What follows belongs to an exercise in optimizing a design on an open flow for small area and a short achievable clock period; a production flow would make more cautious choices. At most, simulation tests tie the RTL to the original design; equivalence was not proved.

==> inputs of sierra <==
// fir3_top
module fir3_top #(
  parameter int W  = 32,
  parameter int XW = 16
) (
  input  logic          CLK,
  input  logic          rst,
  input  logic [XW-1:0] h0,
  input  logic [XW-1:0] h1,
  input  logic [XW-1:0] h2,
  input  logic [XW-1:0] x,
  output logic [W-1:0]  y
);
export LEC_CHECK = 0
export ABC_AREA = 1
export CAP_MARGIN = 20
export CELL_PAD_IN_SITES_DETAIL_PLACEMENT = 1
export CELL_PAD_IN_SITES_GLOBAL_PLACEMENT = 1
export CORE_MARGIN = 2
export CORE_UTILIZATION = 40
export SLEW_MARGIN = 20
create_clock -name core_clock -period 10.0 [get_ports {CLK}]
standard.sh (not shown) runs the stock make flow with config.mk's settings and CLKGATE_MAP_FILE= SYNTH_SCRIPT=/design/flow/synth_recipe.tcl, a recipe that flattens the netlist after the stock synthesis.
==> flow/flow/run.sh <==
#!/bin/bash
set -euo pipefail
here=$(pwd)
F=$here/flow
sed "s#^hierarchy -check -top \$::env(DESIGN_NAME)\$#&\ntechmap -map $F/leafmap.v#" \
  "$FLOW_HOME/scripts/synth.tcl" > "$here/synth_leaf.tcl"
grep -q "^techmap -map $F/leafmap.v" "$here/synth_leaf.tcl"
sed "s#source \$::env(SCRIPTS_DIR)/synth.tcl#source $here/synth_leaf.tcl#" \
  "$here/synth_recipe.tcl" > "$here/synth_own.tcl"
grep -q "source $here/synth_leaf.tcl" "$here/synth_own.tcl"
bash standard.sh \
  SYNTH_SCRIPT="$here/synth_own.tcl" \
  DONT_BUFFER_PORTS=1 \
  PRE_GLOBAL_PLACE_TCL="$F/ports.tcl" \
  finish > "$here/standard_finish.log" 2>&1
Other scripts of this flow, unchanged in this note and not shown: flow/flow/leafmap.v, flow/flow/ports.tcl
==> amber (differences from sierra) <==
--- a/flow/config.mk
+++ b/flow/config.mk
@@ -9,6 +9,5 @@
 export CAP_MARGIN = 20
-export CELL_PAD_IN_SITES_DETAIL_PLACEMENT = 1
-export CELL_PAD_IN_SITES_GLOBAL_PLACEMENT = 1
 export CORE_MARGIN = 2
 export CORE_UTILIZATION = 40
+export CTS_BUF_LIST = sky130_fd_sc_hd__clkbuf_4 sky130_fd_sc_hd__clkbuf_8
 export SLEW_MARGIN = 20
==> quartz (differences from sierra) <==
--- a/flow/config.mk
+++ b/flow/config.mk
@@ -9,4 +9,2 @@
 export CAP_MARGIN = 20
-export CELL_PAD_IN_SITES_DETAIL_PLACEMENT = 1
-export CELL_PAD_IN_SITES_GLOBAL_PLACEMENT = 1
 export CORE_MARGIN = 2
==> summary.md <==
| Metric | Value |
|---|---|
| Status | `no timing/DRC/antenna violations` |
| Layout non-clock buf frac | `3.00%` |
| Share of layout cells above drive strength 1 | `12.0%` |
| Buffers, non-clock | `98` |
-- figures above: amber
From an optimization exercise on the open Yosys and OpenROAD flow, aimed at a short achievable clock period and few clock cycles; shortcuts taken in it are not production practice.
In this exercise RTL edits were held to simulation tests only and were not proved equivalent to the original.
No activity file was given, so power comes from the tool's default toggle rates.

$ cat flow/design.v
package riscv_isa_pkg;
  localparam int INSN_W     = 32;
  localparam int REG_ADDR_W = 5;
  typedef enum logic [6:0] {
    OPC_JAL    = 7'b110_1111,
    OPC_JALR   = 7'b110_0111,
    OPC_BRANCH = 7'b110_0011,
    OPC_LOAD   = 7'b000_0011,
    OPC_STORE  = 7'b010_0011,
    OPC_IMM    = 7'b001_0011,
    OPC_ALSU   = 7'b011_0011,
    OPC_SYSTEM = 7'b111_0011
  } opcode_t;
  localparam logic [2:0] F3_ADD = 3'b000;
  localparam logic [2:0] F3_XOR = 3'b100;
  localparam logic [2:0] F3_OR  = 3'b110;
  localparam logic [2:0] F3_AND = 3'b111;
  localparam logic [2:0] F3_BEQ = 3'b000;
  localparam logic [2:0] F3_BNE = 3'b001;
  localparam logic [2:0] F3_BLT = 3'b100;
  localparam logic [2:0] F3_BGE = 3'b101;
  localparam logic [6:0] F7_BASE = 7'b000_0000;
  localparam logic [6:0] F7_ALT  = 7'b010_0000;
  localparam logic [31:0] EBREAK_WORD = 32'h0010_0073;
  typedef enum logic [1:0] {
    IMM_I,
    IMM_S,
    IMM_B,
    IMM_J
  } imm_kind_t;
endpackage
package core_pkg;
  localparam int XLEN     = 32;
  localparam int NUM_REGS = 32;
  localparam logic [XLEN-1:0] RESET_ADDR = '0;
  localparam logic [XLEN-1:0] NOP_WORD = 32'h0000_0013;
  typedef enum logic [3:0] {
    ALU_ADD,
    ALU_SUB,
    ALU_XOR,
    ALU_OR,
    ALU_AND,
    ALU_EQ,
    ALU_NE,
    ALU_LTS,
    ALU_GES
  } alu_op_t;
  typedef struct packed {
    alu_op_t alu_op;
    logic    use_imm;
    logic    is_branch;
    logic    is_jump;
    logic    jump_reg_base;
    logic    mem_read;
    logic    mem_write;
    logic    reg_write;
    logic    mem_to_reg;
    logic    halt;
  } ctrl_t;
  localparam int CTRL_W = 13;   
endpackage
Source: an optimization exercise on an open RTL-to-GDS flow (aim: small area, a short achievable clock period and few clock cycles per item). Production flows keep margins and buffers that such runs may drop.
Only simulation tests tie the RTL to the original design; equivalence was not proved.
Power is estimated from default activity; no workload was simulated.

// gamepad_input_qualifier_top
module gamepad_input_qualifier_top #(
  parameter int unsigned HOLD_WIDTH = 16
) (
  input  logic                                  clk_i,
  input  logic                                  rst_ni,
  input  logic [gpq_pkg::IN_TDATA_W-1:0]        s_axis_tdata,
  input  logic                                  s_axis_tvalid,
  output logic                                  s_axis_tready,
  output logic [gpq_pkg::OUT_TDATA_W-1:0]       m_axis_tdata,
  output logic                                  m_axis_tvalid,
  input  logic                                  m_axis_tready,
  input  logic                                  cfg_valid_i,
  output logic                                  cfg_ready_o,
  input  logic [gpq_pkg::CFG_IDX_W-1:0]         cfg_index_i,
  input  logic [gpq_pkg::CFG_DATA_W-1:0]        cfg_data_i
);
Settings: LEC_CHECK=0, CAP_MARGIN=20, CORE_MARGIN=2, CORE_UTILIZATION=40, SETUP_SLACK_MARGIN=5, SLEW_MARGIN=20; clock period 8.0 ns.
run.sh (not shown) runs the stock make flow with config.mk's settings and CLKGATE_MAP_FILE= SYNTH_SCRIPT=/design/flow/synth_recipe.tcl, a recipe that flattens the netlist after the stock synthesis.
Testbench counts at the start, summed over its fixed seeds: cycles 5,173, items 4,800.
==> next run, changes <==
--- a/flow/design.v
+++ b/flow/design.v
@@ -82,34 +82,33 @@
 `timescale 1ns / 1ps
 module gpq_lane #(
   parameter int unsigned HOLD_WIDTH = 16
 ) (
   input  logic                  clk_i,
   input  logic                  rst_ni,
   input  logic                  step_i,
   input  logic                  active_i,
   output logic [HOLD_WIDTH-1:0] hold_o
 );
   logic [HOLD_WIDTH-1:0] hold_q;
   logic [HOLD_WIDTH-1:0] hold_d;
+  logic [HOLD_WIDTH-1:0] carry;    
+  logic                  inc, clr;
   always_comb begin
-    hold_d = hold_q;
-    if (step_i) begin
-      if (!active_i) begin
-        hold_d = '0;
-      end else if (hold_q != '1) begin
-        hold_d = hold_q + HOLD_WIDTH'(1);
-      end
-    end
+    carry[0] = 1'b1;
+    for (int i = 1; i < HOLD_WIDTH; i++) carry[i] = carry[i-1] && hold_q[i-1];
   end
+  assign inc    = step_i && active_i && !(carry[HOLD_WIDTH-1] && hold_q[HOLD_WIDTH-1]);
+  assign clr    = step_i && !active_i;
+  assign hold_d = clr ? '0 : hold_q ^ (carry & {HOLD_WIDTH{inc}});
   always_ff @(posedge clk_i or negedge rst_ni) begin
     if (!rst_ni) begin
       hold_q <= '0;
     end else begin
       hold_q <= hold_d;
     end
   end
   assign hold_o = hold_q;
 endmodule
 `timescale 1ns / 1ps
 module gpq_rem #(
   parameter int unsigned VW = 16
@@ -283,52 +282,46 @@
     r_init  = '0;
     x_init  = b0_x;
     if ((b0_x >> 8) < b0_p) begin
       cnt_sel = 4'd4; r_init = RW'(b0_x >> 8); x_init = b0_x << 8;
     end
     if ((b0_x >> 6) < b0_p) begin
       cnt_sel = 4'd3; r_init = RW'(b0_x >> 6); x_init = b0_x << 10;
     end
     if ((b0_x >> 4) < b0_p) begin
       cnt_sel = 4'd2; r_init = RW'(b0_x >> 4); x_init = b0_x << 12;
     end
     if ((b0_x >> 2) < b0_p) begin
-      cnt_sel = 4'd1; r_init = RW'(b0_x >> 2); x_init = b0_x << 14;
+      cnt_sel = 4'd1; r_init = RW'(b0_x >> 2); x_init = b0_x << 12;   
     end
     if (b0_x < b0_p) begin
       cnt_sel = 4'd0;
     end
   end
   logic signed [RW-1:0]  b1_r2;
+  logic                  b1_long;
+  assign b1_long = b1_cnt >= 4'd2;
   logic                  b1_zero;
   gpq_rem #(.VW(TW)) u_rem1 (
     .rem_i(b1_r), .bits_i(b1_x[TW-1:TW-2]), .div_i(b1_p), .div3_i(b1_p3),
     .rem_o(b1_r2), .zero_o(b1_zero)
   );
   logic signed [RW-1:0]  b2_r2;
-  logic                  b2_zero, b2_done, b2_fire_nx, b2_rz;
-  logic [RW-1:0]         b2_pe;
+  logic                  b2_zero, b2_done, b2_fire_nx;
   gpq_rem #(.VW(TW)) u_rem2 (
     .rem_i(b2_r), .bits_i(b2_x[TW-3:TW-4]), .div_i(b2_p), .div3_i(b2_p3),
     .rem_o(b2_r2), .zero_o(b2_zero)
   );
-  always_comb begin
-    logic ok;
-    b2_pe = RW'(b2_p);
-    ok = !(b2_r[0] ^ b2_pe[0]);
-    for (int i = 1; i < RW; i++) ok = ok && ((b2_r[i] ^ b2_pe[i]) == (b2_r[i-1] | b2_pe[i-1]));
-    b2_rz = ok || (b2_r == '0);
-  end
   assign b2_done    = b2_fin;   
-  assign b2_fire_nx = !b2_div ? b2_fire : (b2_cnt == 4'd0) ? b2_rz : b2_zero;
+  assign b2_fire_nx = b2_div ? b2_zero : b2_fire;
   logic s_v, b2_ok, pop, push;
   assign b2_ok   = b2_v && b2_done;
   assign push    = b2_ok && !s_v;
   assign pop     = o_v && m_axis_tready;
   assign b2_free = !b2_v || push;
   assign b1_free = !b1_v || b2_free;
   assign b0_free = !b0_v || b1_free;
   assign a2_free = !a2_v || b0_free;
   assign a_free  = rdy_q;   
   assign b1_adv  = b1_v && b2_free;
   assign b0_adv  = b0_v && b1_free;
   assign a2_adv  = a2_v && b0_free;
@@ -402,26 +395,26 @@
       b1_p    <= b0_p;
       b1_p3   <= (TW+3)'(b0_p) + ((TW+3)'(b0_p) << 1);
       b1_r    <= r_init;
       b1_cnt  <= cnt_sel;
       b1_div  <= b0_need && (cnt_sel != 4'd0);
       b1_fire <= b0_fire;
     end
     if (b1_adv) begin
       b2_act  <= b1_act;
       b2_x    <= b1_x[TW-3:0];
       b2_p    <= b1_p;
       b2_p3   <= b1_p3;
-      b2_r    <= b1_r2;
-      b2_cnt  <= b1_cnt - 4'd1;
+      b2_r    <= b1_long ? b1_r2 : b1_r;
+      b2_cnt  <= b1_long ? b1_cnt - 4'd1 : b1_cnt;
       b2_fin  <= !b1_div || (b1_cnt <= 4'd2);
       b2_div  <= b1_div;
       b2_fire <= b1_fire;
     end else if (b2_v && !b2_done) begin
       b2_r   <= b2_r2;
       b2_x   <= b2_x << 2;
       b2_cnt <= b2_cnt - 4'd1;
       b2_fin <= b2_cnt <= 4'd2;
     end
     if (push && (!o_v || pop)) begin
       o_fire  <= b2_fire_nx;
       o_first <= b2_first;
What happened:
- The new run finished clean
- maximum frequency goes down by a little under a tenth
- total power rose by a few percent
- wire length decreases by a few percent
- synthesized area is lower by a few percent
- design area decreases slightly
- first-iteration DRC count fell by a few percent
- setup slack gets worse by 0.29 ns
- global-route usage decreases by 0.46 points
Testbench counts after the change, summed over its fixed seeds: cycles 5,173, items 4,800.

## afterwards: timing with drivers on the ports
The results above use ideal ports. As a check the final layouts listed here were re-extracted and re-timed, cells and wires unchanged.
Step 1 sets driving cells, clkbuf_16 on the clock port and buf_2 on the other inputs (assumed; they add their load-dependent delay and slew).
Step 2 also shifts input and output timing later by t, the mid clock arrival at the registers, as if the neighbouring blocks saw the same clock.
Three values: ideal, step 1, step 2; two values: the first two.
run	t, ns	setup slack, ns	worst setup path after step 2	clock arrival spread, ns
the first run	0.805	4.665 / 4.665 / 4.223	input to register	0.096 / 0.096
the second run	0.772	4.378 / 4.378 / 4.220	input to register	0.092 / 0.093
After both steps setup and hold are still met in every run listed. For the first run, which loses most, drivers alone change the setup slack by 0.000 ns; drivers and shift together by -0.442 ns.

● ● ●

• _Activity_: Copy out every line above where "decreases" is present.

• _Exercise solution_:
- wire length decreases by a few percent
- design area decreases slightly
- global-route usage decreases by 0.46 points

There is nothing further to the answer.